__About this exercise__.
Among the entries that follow, the required portion opens with the line containing "Design epilogue_unit, start" and closes with the line containing "period 30.0 ns.". Give that portion again exactly, and nothing else.

—————

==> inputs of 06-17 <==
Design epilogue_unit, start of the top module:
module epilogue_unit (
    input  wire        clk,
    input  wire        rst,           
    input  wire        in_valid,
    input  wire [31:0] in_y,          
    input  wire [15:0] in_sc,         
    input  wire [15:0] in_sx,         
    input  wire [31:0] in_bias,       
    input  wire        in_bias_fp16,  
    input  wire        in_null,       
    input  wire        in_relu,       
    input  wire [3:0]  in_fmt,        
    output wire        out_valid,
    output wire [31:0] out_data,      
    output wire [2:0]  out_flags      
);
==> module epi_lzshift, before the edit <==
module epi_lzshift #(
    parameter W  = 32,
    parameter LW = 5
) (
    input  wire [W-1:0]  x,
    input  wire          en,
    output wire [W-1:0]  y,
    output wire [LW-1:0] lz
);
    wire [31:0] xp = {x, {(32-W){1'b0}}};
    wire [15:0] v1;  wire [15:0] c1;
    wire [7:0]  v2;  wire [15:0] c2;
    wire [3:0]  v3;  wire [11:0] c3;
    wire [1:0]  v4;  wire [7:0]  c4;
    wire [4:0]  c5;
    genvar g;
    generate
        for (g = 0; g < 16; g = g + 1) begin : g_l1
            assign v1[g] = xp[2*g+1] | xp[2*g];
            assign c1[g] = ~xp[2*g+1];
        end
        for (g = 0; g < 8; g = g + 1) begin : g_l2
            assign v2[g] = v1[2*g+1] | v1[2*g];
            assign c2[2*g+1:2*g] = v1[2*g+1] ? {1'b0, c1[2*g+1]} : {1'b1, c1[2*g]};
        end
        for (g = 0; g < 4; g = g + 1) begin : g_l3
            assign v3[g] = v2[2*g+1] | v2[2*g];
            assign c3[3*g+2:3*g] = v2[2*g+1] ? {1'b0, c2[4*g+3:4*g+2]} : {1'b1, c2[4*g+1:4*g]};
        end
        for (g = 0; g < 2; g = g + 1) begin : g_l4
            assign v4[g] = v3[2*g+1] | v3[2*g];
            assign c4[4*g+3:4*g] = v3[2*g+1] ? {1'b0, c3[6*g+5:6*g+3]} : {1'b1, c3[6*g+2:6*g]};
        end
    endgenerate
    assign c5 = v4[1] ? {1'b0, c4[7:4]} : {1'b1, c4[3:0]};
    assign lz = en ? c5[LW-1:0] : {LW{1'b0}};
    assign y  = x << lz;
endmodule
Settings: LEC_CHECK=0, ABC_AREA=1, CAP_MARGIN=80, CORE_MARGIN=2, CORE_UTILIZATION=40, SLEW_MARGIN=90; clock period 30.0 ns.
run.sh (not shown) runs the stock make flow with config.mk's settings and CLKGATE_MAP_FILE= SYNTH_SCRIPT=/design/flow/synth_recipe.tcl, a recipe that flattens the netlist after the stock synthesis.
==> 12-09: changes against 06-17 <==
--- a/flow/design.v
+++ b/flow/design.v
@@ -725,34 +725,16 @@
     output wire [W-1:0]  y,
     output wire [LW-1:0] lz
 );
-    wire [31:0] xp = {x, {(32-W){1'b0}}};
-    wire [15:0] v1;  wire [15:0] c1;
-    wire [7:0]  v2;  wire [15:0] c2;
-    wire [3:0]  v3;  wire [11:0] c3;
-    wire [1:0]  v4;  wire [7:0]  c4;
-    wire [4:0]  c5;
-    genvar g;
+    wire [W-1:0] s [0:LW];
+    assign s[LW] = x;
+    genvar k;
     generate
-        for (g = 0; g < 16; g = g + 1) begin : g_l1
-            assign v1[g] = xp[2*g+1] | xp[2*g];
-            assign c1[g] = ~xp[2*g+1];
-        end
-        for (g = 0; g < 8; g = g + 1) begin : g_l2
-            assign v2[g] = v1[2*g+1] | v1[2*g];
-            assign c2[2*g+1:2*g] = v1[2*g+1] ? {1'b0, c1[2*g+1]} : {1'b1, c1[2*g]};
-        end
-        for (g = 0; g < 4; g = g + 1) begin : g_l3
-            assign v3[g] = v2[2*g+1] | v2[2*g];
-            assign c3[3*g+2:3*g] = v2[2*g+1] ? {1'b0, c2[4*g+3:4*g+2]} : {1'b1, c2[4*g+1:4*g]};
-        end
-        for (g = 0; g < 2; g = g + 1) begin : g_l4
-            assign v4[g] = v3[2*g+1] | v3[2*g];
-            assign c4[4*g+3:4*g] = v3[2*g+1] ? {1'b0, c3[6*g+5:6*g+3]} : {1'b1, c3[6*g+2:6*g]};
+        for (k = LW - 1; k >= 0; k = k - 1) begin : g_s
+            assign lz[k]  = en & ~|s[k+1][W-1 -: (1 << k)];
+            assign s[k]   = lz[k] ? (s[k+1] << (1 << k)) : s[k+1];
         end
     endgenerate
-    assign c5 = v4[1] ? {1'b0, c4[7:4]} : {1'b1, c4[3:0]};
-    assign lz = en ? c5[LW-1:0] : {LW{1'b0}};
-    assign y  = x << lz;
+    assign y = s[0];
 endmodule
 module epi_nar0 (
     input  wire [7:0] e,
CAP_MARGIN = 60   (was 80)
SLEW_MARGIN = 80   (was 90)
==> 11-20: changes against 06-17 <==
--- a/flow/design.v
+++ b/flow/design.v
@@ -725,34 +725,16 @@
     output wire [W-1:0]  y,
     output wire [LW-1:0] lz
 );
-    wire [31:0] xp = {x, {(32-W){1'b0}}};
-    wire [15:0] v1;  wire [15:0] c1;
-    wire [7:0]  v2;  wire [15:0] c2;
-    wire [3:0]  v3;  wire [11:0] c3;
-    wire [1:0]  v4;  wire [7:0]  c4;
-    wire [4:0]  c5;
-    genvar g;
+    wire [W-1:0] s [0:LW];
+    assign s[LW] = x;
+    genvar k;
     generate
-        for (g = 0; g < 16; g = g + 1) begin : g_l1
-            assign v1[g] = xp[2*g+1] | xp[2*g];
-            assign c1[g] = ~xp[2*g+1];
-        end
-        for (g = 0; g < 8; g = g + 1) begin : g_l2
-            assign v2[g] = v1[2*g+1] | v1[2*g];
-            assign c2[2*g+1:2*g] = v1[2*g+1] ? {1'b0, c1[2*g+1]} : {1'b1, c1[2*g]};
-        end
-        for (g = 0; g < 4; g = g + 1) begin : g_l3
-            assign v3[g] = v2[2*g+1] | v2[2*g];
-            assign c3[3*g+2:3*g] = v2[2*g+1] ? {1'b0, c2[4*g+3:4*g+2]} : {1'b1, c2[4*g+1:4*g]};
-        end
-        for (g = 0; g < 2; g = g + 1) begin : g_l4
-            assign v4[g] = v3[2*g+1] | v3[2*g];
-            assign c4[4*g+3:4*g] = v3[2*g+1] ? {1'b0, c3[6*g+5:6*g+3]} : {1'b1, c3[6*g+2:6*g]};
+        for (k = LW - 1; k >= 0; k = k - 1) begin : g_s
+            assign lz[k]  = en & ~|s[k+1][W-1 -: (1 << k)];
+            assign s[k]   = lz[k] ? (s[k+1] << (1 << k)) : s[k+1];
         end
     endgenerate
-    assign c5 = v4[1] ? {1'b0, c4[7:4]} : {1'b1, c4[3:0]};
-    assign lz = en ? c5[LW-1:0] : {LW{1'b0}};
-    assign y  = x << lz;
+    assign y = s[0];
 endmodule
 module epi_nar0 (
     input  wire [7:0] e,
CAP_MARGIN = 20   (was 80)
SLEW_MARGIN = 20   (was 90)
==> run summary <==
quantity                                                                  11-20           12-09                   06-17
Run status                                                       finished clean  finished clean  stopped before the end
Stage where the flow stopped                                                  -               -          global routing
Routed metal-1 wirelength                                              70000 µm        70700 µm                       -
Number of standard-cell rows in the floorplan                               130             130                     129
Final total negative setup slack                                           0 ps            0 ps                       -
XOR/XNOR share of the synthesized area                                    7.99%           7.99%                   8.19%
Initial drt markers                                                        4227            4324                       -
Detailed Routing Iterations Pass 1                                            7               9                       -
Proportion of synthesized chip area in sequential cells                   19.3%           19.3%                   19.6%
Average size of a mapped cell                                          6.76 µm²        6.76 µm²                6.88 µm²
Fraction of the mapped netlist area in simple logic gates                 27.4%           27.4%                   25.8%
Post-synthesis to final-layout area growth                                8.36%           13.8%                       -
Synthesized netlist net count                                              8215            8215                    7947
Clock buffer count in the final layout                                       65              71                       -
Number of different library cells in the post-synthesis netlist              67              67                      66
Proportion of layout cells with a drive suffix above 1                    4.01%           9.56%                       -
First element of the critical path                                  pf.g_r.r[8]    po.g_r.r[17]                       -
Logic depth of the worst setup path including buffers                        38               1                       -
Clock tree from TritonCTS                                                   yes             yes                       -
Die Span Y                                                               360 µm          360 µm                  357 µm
Background: an optimization exercise with open tools, aiming at small area, a short achievable clock period and few clock cycles. Do not read the settings as production practice. Function was checked by simulation only, so behaviour that the tests miss may differ from the original. No activity file was given, so power comes from the tool's default toggle rates.

==> design/flow/config.mk <==
export PLATFORM = sky130hd
export DESIGN_NAME = island_engine
export DESIGN_NICKNAME = island_engine
export VERILOG_FILES = /design/flow/design.v
export SDC_FILE = /design/flow/constraint.sdc
export NUM_CORES = 4
export LEC_CHECK = 0
export CAP_MARGIN = 20
export CORE_MARGIN = 2
export CORE_UTILIZATION = 40
export SLEW_MARGIN = 20
==> design/flow/constraint.sdc <==
create_clock -name core_clock -period 10.0 [get_ports {clk}]
set_input_delay 2.0000 -clock core_clock [delete_from_list [all_inputs] [get_ports {clk}]]
set_output_delay 2.0000 -clock core_clock [all_outputs]
set_load 0.01 [all_outputs]
==> design/flow/standard.sh <==
#!/bin/bash
# synth_recipe.tcl (not shown) runs the flow's synth.tcl, then flattens the netlist and writes it again
# the make line also repeats each setting of config.mk as NAME=value (left out here)
make -C /OpenROAD-flow-scripts/flow DESIGN_CONFIG=/design/flow/config.mk WORK_HOME=/design/flow/orfs CLKGATE_MAP_FILE= SYNTH_SCRIPT=/design/flow/synth_recipe.tcl "${@:-finish}"
==> design/flow/design.v <==
module island_engine (
    input  wire         clk,
    input  wire         rst,
    input  wire         start_valid,
    output reg          start_ready,
    input  wire [63:0]  node_valid,
    input  wire [63:0]  node_lit,
    input  wire [7:0]   min_lit,
    input  wire [6:0]   lit_min,
    input  wire [7:0]   persist,
    input  wire         rebase,
    input  wire         br_valid,
    output reg          br_ready,
    input  wire [5:0]   br_a,
    input  wire [5:0]   br_b,
    input  wire         br_conn,
    input  wire         br_last,
    output reg          done,
    output reg  [6:0]   count,
    output reg  [6:0]   nlit,
    output reg  [6:0]   nvalid,
    output reg  [15:0]  open_br,
    output reg          eval_valid,
    output reg  [1:0]   kind,
    output reg          island_local,
    output reg  [6:0]   base,
    output reg  [6:0]   ref_count,
    output wire [383:0] root,
    output wire [63:0]  counted
);
    localparam S_IDLE = 3'd0;    
    localparam S_BR   = 3'd1;    
    localparam S_BULK = 3'd2;    
    localparam S_CNT  = 3'd3;    
    localparam S_WAIT = 3'd4;    
    localparam S_POST = 3'd5;    
    reg [2:0] state;
    reg       init;              
    wire [383:0] lab;
    reg [63:0] t;
    reg [63:0] v;
    reg [63:0] l;
    reg [7:0]  min_lit_q;
    reg [6:0]  lit_min_q;
    reg [7:0]  persist_q;
    reg        a_full;
    reg [5:0]  a_a, a_b;
    reg        a_conn, a_last;
    reg        got_last;         
    reg        r_full, r_first, r_used, r_conn, r_last;
    reg [5:0]  r_a, r_b, r_la, r_lb;
    reg        w_join, w_last;
    reg [5:0]  hi_w, lo_w;
    reg        x_join;
    reg [5:0]  hi_x, lo_x;
    localparam T_NONE = 3'd0, T_V = 3'd1, T_L = 3'd2, T_C = 3'd3, T_S = 3'd4;
    reg [3:0]  grp [0:7];
    reg [2:0]  g_tag;
    reg [5:0]  g_r;
    reg [6:0]  cnt;
    reg [2:0]  c_tag;
    reg [5:0]  c_r;
    reg [3:0]  ph;               
    reg [8:0]  acc;              
    reg        pend_rebase;
    reg [7:0]  up;
    reg [7:0]  down;
    assign counted     = l;
    assign root = lab;
    integer i, k;
    wire start_go = start_valid && start_ready;
    wire a_take   = br_valid && br_ready;
    wire a_go = (state == S_BR) && a_full && !got_last;
    wire [5:0] ua = r_first ? r_a : r_la;
    wire [5:0] ub = r_first ? r_b : r_lb;
    wire       ax  = x_join && (ua == hi_x);
    wire       bx  = x_join && (ub == hi_x);
    wire       aw  = w_join && (ax ? (lo_x == hi_w) : (ua == hi_w));
    wire       bw  = w_join && (bx ? (lo_x == hi_w) : (ub == hi_w));
    wire [1:0] ca  = aw ? 2'd2 : ax ? 2'd1 : 2'd0;
    wire [1:0] cb  = bw ? 2'd2 : bx ? 2'd1 : 2'd0;
    wire [5:0] la  = aw ? lo_w : ax ? lo_x : ua;
    wire [5:0] lb  = bw ? lo_w : bx ? lo_x : ub;
    reg        la_gt, la_ne;
    always @* begin
        case ({ca, cb})
            {2'd0, 2'd0}: begin la_gt = (ua > ub);     la_ne = (ua != ub);     end
            {2'd0, 2'd1}: begin la_gt = (ua > lo_x);   la_ne = (ua != lo_x);   end
            {2'd0, 2'd2}: begin la_gt = (ua > lo_w);   la_ne = (ua != lo_w);   end
            {2'd1, 2'd0}: begin la_gt = (lo_x > ub);   la_ne = (lo_x != ub);   end
            {2'd1, 2'd2}: begin la_gt = (lo_x > lo_w); la_ne = (lo_x != lo_w); end
            {2'd2, 2'd0}: begin la_gt = (lo_w > ub);   la_ne = (lo_w != ub);   end
            {2'd2, 2'd1}: begin la_gt = (lo_w > lo_x); la_ne = (lo_w != lo_x); end
            default:      begin la_gt = 1'b0;          la_ne = 1'b0;           end
        endcase
    end
    wire [5:0] hi_u = la_gt ? la : lb;
    wire [5:0] lo_u = la_gt ? lb : la;
    wire       join_u = r_full && r_used && r_conn && la_ne;
    reg [63:0] eq, sel, mark;
    always @* begin
        for (i = 0; i < 64; i = i + 1) begin
            eq[i]   = (lab[6*i +: 6] == hi_w);
            sel[i]  = init || (w_join && eq[i]);
            mark[i] = w_join && (eq[i] || lo_w == i[5:0]);
        end
    end
    wire [5:0] lo0 = lo_w & {6{!init}};
    wire [5:0] lo1 = lo_w | {6{init}};
    genvar gi;
    generate
        for (gi = 0; gi < 64; gi = gi + 1) begin : g_lab
            localparam integer W = (gi < 2) ? gi : (gi < 4) ? 2 : (gi < 8) ? 3 :
                                   (gi < 16) ? 4 : (gi < 32) ? 5 : 6;
            if (W == 0) begin : g_zero
                assign lab[6*gi +: 6] = 6'd0;
            end else begin : g_bits
                wire [5:0] idx = gi;
                wire [5:0] nl  = (lo0 & ~idx) | (lo1 & idx);
                reg  [W-1:0] q;
                always @(posedge clk)
                    if (sel[gi]) q <= nl[W-1:0];
                if (W == 6) begin : g_full
                    assign lab[6*gi +: 6] = q;
                end else begin : g_part
                    assign lab[6*gi +: 6] = {{(6-W){1'b0}}, q};
                end
            end
        end
    endgenerate
    wire        in_cnt = (state == S_CNT);
    wire        in_bulk = (state == S_BULK) && (ph[3:1] != 3'd0);
    wire [63:0] v_clr = in_cnt ? eq : ~t;
    wire [63:0] v_left = v & ~v_clr;
    reg  [5:0]  first_left;
    always @* begin
        first_left = 6'd0;
        for (i = 63; i >= 0; i = i - 1)
            if (v_left[i]) first_left = i[5:0];
    end
    wire        min1 = (min_lit_q == 8'd1);
    wire [63:0] pc_in = (ph == 4'd0) ? v :
                        l & ({64{ph == 4'd1}} | v_clr);
    reg  [3:0]  grp_c [0:7];
    reg  [7:0]  pb;
    reg         s0, c0, s1, c1, s2, c2, c3, s4, c4, c5;
    always @* begin
        for (i = 0; i < 8; i = i + 1) begin
            pb = pc_in[8*i +: 8];
            {c0, s0} = {1'b0, pb[0]} + {1'b0, pb[1]} + {1'b0, pb[2]};
            {c1, s1} = {1'b0, pb[3]} + {1'b0, pb[4]} + {1'b0, pb[5]};
            {c2, s2} = {1'b0, pb[6]} + {1'b0, pb[7]};
            {c3, grp_c[i][0]} = {1'b0, s0} + {1'b0, s1} + {1'b0, s2};
            {c4, s4} = {1'b0, c0} + {1'b0, c1} + {1'b0, c2};
            {c5, grp_c[i][1]} = {1'b0, s4} + {1'b0, c3};
            grp_c[i][2] = c4 ^ c5;
            grp_c[i][3] = c4 & c5;
        end
    end
    wire [6:0] grp_sum = ({3'd0, grp[0]} + {3'd0, grp[1]}) + ({3'd0, grp[2]} + {3'd0, grp[3]})
                   + ({3'd0, grp[4]} + {3'd0, grp[5]}) + ({3'd0, grp[6]} + {3'd0, grp[7]});
    wire ge = ({1'b0, cnt} >= min_lit_q);
    wire [2:0]  step = ph[2:0] - 3'd4;
    wire [6:0]  c100 = 7'd100;
    wire [9:0]  t_l = c100[step] ? {3'd0, nlit} : 10'd0;
    wire [9:0]  t_v = lit_min_q[step] ? {3'd0, nvalid} : 10'd0;
    wire [9:0]  acc_s = {acc[8], acc} + t_l - t_v;     
    wire        ev_step = (ph >= 4'd4) && (ph <= 4'd10);
    wire        ev_ready = (ph == 4'd11);
    wire       gt   = (count > ref_count);
    wire       lt   = (count < ref_count);
    wire       p0   = (persist_q == 8'd0);
    wire       upc  = ({1'b0, up} + 9'd1 >= {1'b0, persist_q});
    wire       dnc  = ({1'b0, down} + 9'd1 >= {1'b0, persist_q});
    wire       upf  = gt ? upc : p0;
    wire       dnf  = lt ? dnc : p0;
    wire       cgtb = (count > base);
    wire       rgtb = (ref_count > base);
    wire state_idle_n = rst || (state == S_POST) || (state == S_IDLE && !start_go);
    wire state_br_n   = !rst && ((state == S_IDLE && start_go) || (state == S_BR && !w_last));
    wire a_full_n     = !rst && (a_take || (a_full && !a_go));
    wire got_last_n   = start_go ? 1'b0 : (got_last || (a_go && a_last));
    always @(posedge clk) begin
        done <= 1'b0;
        init <= 1'b0;
        start_ready <= state_idle_n;
        br_ready    <= !a_full_n || (state_br_n && !got_last_n);
        a_full      <= a_full_n;
        got_last    <= got_last_n;
        if (a_take) begin
            a_a    <= br_a;
            a_b    <= br_b;
            a_conn <= br_conn;
            a_last <= br_last;
        end
        r_full  <= a_go;
        r_first <= init;
        r_a     <= a_a;
        r_b     <= a_b;
        r_la    <= lab[6*a_a +: 6];
        r_lb    <= lab[6*a_b +: 6];
        r_used  <= v[a_a] && v[a_b];
        r_conn  <= a_conn;
        r_last  <= a_go && a_last;
        w_join <= join_u;
        w_last <= r_last;
        hi_w   <= hi_u;
        lo_w   <= lo_u;
        x_join <= w_join;
        hi_x   <= hi_w;
        lo_x   <= lo_w;
        if (r_full && r_used && !r_conn)
            open_br <= open_br + 16'd1;
        if (init) begin
            open_br <= 16'd0;
            count   <= 7'd0;
        end
        for (k = 0; k < 64; k = k + 1)
            t[k] <= !init && (t[k] || mark[k]);
        for (i = 0; i < 8; i = i + 1)
            grp[i] <= grp_c[i];
        g_tag <= T_NONE;
        if (state == S_BR || state == S_BULK || state == S_CNT) begin
            if (ph == 4'd0) g_tag <= T_V;
            if (ph == 4'd1) g_tag <= T_L;
        end
        g_r   <= hi_w;
        cnt   <= grp_sum;
        c_tag <= g_tag;
        c_r   <= g_r;
        if (c_tag == T_V) nvalid <= cnt;
        if (c_tag == T_L) nlit   <= cnt;
        if (c_tag == T_S && min1) count <= cnt;
        if (c_tag == T_C && ge) count <= count + 7'd1;
        if (ph != 4'd15 && state != S_IDLE) ph <= ph + 4'd1;
        if (ev_step) acc <= acc_s[9:1];
        if (ev_ready) eval_valid <= (nvalid != 7'd0) && !acc[8];
        if (in_cnt || in_bulk) v <= v_left;
        for (k = 0; k < 64; k = k + 1) begin
            if ((in_cnt || (in_bulk && !min1)) && v_clr[k])
                l[k] <= 1'b0;
            else if (c_tag == T_C && c_r == k[5:0])
                l[k] <= ge;
        end
        case (state)
            S_IDLE: begin
                if (start_go) begin
                    v         <= node_valid;
                    l         <= node_lit & node_valid;
                    min_lit_q <= min_lit;
                    lit_min_q <= lit_min;
                    persist_q <= persist;
                    pend_rebase <= pend_rebase | rebase;
                    init        <= 1'b1;
                    ph          <= 4'd0;
                    acc         <= 9'd0;
                    state       <= S_BR;
                end
            end
            S_BR: begin
                if (w_last)
                    state <= S_BULK;
            end
            S_BULK: begin
                if (in_bulk) begin
                    g_tag <= T_S;
                    hi_w  <= first_left;
                    state <= (v_left == 64'd0) ? S_WAIT : S_CNT;
                end
            end
            S_CNT: begin
                g_tag <= T_C;
                hi_w  <= first_left;
                if (v_left == 64'd0)
                    state <= S_WAIT;
            end
            S_WAIT: begin
                if (g_tag == T_NONE && ph >= 4'd12)
                    state <= S_POST;
            end
            S_POST: begin
                if (eval_valid) begin
                    if (pend_rebase) begin
                        pend_rebase  <= 1'b0;
                        base         <= count;
                        ref_count    <= count;
                        up           <= 8'd0;
                        down         <= 8'd0;
                        island_local <= 1'b0;
                        kind         <= 2'd3;
                    end else begin
                        up           <= upf ? 8'd0 : gt ? up + 8'd1 : 8'd0;
                        down         <= dnf ? 8'd0 : lt ? down + 8'd1 : 8'd0;
                        if (upf || dnf)
                            ref_count <= count;
                        kind         <= dnf ? 2'd2 : upf ? 2'd1 : 2'd0;
                        island_local <= (upf || dnf) ? cgtb : rgtb;
                    end
                end else begin
                    kind <= 2'd0;
                end
                done  <= 1'b1;
                state <= S_IDLE;
            end
            default: state <= S_IDLE;
        endcase
        if (rst) begin
            state        <= S_IDLE;
            r_full       <= 1'b0;
            r_last       <= 1'b0;
            w_join       <= 1'b0;
            w_last       <= 1'b0;
            x_join       <= 1'b0;
            g_tag        <= T_NONE;
            c_tag        <= T_NONE;
            done         <= 1'b0;
            init         <= 1'b0;
            pend_rebase  <= 1'b1;
            up           <= 8'd0;
            down         <= 8'd0;
            base         <= 7'd0;
            ref_count    <= 7'd0;
            island_local <= 1'b0;
        end
    end
endmodule
Context: an optimization exercise on an open-source flow, tuned for small area, a short achievable clock period and few clock cycles per item. The choices shown serve that exercise and are no tape-out recipe.
In this exercise RTL edits were held to simulation tests only and were not proved equivalent to the original.

Design sha256_core, start of the top module:
module sha256_core (
    input  wire         clk,
    input  wire         rst,         
    input  wire         in_valid,
    output wire         in_ready,
    input  wire [255:0] in_state,    
    input  wire [511:0] in_block,    
    output wire         out_valid,
    input  wire         out_ready,
    output wire [255:0] out_digest   
);
Size in the first run: ~1000 I/O pins, ~77000 um^2 of cells after synthesis.
==> flow/config.mk <==
export PLATFORM = sky130hd
export DESIGN_NAME = sha256_core
export DESIGN_NICKNAME = sha256_core
export VERILOG_FILES = /design/flow/design.v
export SDC_FILE = /design/flow/constraint.sdc
export NUM_CORES = 4
export LEC_CHECK = 0
export CAP_MARGIN = 20
export CORE_MARGIN = 2
export CORE_UTILIZATION = 65
export CTS_CLUSTER_DIAMETER = 80
export CTS_CLUSTER_SIZE = 20
export SLEW_MARGIN = 20
export SYNTH_HIERARCHICAL = 1
==> flow/constraint.sdc <==
create_clock -name core_clock -period 10.0 [get_ports {clk}]
set_input_delay 2.0000 -clock core_clock [delete_from_list [all_inputs] [get_ports {clk}]]
set_output_delay 2.0000 -clock core_clock [all_outputs]
set_load 0.01 [all_outputs]
standard.sh (not shown) runs the stock make flow with config.mk's settings and CLKGATE_MAP_FILE= SYNTH_SCRIPT=/design/flow/synth_recipe.tcl, a recipe that flattens the netlist after the stock synthesis.
==> flow/flow/run.sh <==
#!/bin/bash
set -euo pipefail
export BUFFER_PORTS_ARGS="-buffer_cell sky130_fd_sc_hd__buf_1"
export SETUP_SLACK_MARGIN=5.5
bash standard.sh > standard.log 2>&1
The first run completed with no timing, DRC or antenna violations.
Testbench counts at the start, summed over its fixed seeds: cycles 62,408, blocks 960.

—————

__Answer box__.
Design epilogue_unit, start of the top module:
module epilogue_unit (
    input  wire        clk,
    input  wire        rst,           
    input  wire        in_valid,
    input  wire [31:0] in_y,          
    input  wire [15:0] in_sc,         
    input  wire [15:0] in_sx,         
    input  wire [31:0] in_bias,       
    input  wire        in_bias_fp16,  
    input  wire        in_null,       
    input  wire        in_relu,       
    input  wire [3:0]  in_fmt,        
    output wire        out_valid,
    output wire [31:0] out_data,      
    output wire [2:0]  out_flags      
);
==> module epi_lzshift, before the edit <==
module epi_lzshift #(
    parameter W  = 32,
    parameter LW = 5
) (
    input  wire [W-1:0]  x,
    input  wire          en,
    output wire [W-1:0]  y,
    output wire [LW-1:0] lz
);
    wire [31:0] xp = {x, {(32-W){1'b0}}};
    wire [15:0] v1;  wire [15:0] c1;
    wire [7:0]  v2;  wire [15:0] c2;
    wire [3:0]  v3;  wire [11:0] c3;
    wire [1:0]  v4;  wire [7:0]  c4;
    wire [4:0]  c5;
    genvar g;
    generate
        for (g = 0; g < 16; g = g + 1) begin : g_l1
            assign v1[g] = xp[2*g+1] | xp[2*g];
            assign c1[g] = ~xp[2*g+1];
        end
        for (g = 0; g < 8; g = g + 1) begin : g_l2
            assign v2[g] = v1[2*g+1] | v1[2*g];
            assign c2[2*g+1:2*g] = v1[2*g+1] ? {1'b0, c1[2*g+1]} : {1'b1, c1[2*g]};
        end
        for (g = 0; g < 4; g = g + 1) begin : g_l3
            assign v3[g] = v2[2*g+1] | v2[2*g];
            assign c3[3*g+2:3*g] = v2[2*g+1] ? {1'b0, c2[4*g+3:4*g+2]} : {1'b1, c2[4*g+1:4*g]};
        end
        for (g = 0; g < 2; g = g + 1) begin : g_l4
            assign v4[g] = v3[2*g+1] | v3[2*g];
            assign c4[4*g+3:4*g] = v3[2*g+1] ? {1'b0, c3[6*g+5:6*g+3]} : {1'b1, c3[6*g+2:6*g]};
        end
    endgenerate
    assign c5 = v4[1] ? {1'b0, c4[7:4]} : {1'b1, c4[3:0]};
    assign lz = en ? c5[LW-1:0] : {LW{1'b0}};
    assign y  = x << lz;
endmodule
Settings: LEC_CHECK=0, ABC_AREA=1, CAP_MARGIN=80, CORE_MARGIN=2, CORE_UTILIZATION=40, SLEW_MARGIN=90; clock period 30.0 ns.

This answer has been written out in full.